Is There Room in the Middle? (RJS)

Is There Room in the Middle? (RJS) June 26, 2014

Karl Giberson has an interesting article at The Daily Beast – What’s Driving America’s Evolution Divide?. A recent Gallup Poll reported a consistent increase in the number of people who hold that humans evolved, but God had no part in the process, a steady number who hold that humans did not evolve and a drop in the number of people accepting God-guided evolution of humans. Giberson looks at a number of different aspects of this, but centers in on the question of evolutionary creation or theistic evolution. It seems surprising that there is movement away from the middle rather than movement from no evolution toward God-guided evolution.

What is of greater interest to me, however, is the failure of the “middle ground” to capture more support. Believing that God guides evolution in some unspecified way is a “have-your-cake-and-eat-it-too” position, and I would have expected movement into this category. You can accept the science you learned in high school and simply affirm that, in some undefined sense, evolution is “God’s way of creating.” This is known as theistic evolution or evolutionary creation and has been championed vigorously by people like Francis Collins, Ken Miller (although he rejects the label) Sir John Polkinghorne, myself, and others. The BioLogos organization that Collins and I launched a few years ago, and the more recently formed Colossian Forum promote this view.  And it is also the view that has been consistently—if quietly—promoted at most of America’s evangelical colleges for decades. So why is it moving backwards rather than forwards?

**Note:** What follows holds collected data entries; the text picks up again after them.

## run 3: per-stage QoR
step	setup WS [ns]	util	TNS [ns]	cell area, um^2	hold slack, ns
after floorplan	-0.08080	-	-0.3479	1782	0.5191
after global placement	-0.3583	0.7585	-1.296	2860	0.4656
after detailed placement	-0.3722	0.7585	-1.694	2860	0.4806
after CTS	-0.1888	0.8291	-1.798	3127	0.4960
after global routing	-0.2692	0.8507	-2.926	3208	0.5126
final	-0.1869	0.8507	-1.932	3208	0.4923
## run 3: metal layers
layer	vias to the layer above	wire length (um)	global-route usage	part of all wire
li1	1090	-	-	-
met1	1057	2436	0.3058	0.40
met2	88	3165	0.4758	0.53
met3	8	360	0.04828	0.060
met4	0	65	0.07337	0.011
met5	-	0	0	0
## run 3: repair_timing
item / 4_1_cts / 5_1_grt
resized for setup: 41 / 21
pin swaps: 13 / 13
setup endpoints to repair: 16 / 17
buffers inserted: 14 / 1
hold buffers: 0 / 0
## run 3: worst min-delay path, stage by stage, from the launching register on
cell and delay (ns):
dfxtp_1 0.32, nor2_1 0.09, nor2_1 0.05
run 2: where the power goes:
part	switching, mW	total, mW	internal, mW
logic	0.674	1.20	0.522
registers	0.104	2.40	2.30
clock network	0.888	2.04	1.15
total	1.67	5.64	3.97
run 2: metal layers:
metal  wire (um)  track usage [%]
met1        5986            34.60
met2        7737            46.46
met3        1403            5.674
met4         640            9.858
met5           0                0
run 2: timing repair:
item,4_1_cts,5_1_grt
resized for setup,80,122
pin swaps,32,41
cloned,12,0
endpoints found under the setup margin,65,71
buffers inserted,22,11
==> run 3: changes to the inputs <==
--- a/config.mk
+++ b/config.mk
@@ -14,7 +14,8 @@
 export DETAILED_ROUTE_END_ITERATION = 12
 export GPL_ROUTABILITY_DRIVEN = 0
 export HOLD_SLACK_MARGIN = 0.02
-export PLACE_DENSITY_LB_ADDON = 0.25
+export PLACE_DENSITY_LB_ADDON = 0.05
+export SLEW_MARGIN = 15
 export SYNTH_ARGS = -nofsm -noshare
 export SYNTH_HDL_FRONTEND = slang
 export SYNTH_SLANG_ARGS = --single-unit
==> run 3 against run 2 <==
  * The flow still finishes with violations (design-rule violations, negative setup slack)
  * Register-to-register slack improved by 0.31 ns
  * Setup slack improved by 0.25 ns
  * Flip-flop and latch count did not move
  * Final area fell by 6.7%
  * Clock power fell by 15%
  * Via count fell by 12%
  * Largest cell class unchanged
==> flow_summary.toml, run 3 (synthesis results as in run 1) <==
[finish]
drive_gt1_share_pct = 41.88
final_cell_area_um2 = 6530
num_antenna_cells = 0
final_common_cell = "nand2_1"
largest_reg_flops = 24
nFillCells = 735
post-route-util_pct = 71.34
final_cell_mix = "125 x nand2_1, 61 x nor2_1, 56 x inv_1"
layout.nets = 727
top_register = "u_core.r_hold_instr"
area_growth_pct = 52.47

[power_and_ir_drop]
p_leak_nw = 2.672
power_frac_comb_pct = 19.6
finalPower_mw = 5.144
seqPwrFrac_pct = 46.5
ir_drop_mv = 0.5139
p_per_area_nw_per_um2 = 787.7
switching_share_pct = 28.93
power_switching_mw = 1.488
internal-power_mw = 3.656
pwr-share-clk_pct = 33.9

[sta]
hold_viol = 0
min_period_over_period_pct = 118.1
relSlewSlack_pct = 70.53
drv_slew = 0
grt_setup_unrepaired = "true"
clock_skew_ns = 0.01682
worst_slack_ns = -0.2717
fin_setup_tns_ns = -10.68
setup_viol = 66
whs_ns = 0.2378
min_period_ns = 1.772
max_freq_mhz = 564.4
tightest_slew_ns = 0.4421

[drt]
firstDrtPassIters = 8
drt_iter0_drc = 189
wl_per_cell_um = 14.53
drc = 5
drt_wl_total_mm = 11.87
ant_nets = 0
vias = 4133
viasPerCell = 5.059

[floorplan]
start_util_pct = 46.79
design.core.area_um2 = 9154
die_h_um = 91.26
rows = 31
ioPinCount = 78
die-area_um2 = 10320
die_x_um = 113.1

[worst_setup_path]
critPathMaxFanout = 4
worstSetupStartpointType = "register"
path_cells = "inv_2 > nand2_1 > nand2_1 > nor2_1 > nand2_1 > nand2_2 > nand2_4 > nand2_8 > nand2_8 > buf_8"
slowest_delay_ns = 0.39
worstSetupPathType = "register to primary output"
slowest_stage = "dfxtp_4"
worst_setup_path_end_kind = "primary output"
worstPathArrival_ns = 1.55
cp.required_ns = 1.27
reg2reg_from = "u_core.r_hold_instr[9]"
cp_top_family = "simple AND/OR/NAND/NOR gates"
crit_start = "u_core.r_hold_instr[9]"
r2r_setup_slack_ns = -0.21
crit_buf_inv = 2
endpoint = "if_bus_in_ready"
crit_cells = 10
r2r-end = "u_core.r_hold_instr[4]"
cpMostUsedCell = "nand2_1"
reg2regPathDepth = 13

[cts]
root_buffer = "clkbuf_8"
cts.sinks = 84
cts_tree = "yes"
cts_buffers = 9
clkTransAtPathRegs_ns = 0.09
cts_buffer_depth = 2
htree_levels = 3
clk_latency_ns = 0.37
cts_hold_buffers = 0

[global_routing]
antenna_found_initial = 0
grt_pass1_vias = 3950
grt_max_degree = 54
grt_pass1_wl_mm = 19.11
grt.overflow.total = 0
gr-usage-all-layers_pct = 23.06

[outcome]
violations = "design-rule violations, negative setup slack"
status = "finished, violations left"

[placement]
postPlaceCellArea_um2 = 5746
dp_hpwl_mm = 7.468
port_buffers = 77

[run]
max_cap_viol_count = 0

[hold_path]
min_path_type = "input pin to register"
### src/rtl/bcd_pkg.sv
// Shared BCD digit constants and types for the up/down BCD counter.
package bcd_pkg;
    localparam int BCD_W = 4;
    localparam logic [BCD_W-1:0] BCD_MAX = 4'd9;
    localparam logic [BCD_W-1:0] BCD_MIN = 4'd0;

    typedef logic [BCD_W-1:0] bcd_digit_t;

    function automatic logic is_bcd(input bcd_digit_t d);
        return d <= BCD_MAX;
    endfunction
endpackage

### src/rtl/bcd_digit.sv
// One BCD digit register with wrap-around increment/decrement and parallel load.
// Latency 1 cycle; no backpressure, acts on every enabled edge.
module bcd_digit
    import bcd_pkg::*;
(
    input  logic       clock,
    input  logic       reset,
    input  logic       inc,
    input  logic       dec,
    input  logic       ld,
    input  bcd_digit_t ld_val,
    output bcd_digit_t q,
    output logic       at_max,
    output logic       at_min
);
    bcd_digit_t q_q;
    bcd_digit_t q_d;

    always_comb begin
        q_d = q_q;
        if (ld) begin
            q_d = ld_val;
        end else if (inc) begin
            q_d = (q_q == BCD_MAX) ? BCD_MIN : q_q + 4'd1;
        end else if (dec) begin
            q_d = (q_q == BCD_MIN) ? BCD_MAX : q_q - 4'd1;
        end
    end

    always_ff @(posedge clock) begin
        if (reset) q_q <= BCD_MIN;
        else       q_q <= q_d;
    end

    assign q      = q_q;
    assign at_max = (q_q == BCD_MAX);
    assign at_min = (q_q == BCD_MIN);
endmodule

### src/rtl/bcd_updown_counter.sv
// Cascaded DIGITS-wide BCD up/down counter with validated parallel load.
// Latency 1 cycle from sampled inputs to registered outputs; no backpressure.
module bcd_updown_counter
    import bcd_pkg::*;
#(
    parameter int DIGITS = 2
) (
    input  logic                clock,
    input  logic                reset,
    input  logic                enb,
    input  logic                up,
    input  logic                load,
    input  logic [4*DIGITS-1:0] load_val,
    output logic [4*DIGITS-1:0] out,
    output logic                tc,
    output logic                load_err
);
    logic [DIGITS-1:0] at_max;
    logic [DIGITS-1:0] at_min;
    logic [DIGITS-1:0] inc;
    logic [DIGITS-1:0] dec;
    logic              ld;
    logic              load_ok;
    logic              count_en;
    logic              carry;
    logic              borrow;
    logic              tc_q, tc_d;
    logic              load_err_q, load_err_d;

    // A digit steps only when every lower digit is about to wrap.
    always_comb begin
        load_ok  = 1'b1;
        count_en = enb & ~load;
        carry    = 1'b1;
        borrow   = 1'b1;
        inc      = '0;
        dec      = '0;
        for (int i = 0; i < DIGITS; i++) begin
            load_ok = load_ok & is_bcd(load_val[4*i +: BCD_W]);
            inc[i]  = count_en & up & carry;
            dec[i]  = count_en & ~up & borrow;
            carry   = carry & at_max[i];
            borrow  = borrow & at_min[i];
        end
        ld         = load & load_ok;
        tc_d       = count_en & (up ? carry : borrow);
        load_err_d = load & ~load_ok;
    end

    for (genvar g = 0; g < DIGITS; g++) begin : g_digit
        bcd_digit u_digit (
            .clock  (clock),
            .reset  (reset),
            .inc    (inc[g]),
            .dec    (dec[g]),
            .ld     (ld),
            .ld_val (load_val[4*g +: BCD_W]),
            .q      (out[4*g +: BCD_W]),
            .at_max (at_max[g]),
            .at_min (at_min[g])
        );
    end

    always_ff @(posedge clock) begin
        if (reset) begin
            tc_q       <= 1'b0;
            load_err_q <= 1'b0;
        end else begin
            tc_q       <= tc_d;
            load_err_q <= load_err_d;
        end
    end

    assign tc       = tc_q;
    assign load_err = load_err_q;
endmodule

This is an important question for the future of both American science and American Christianity.

The data from the Gallup poll is interesting (source here). The poll asked specifically about the evolution of humans, although I’ve shortened it to evolution in the legend to the figure on the right. Over the last 32 years the percentage who accept the recent creation of humans within the last 10,000 years (Creation) has held relatively steady, between 40 and 47%. The number who say that humans evolved, but God guided the process held steady (Evolutionary Creation) between 35% and 40% from 1982 to 2011, but dropped to 32% and then 31% in 2012 and 2014. There has been a steady increase in those who say that humans evolved, but God had no part in the process (Natural Creation) from 9% in 1982 to 19% in 2014.  Deb Haarsma at BioLogos put up a nice response to the Gallup poll a couple of weeks ago, What Americans Think and Feel About Evolution.

The trend by age in the 2014 poll is even more interesting. This is the part that I would like to focus on today.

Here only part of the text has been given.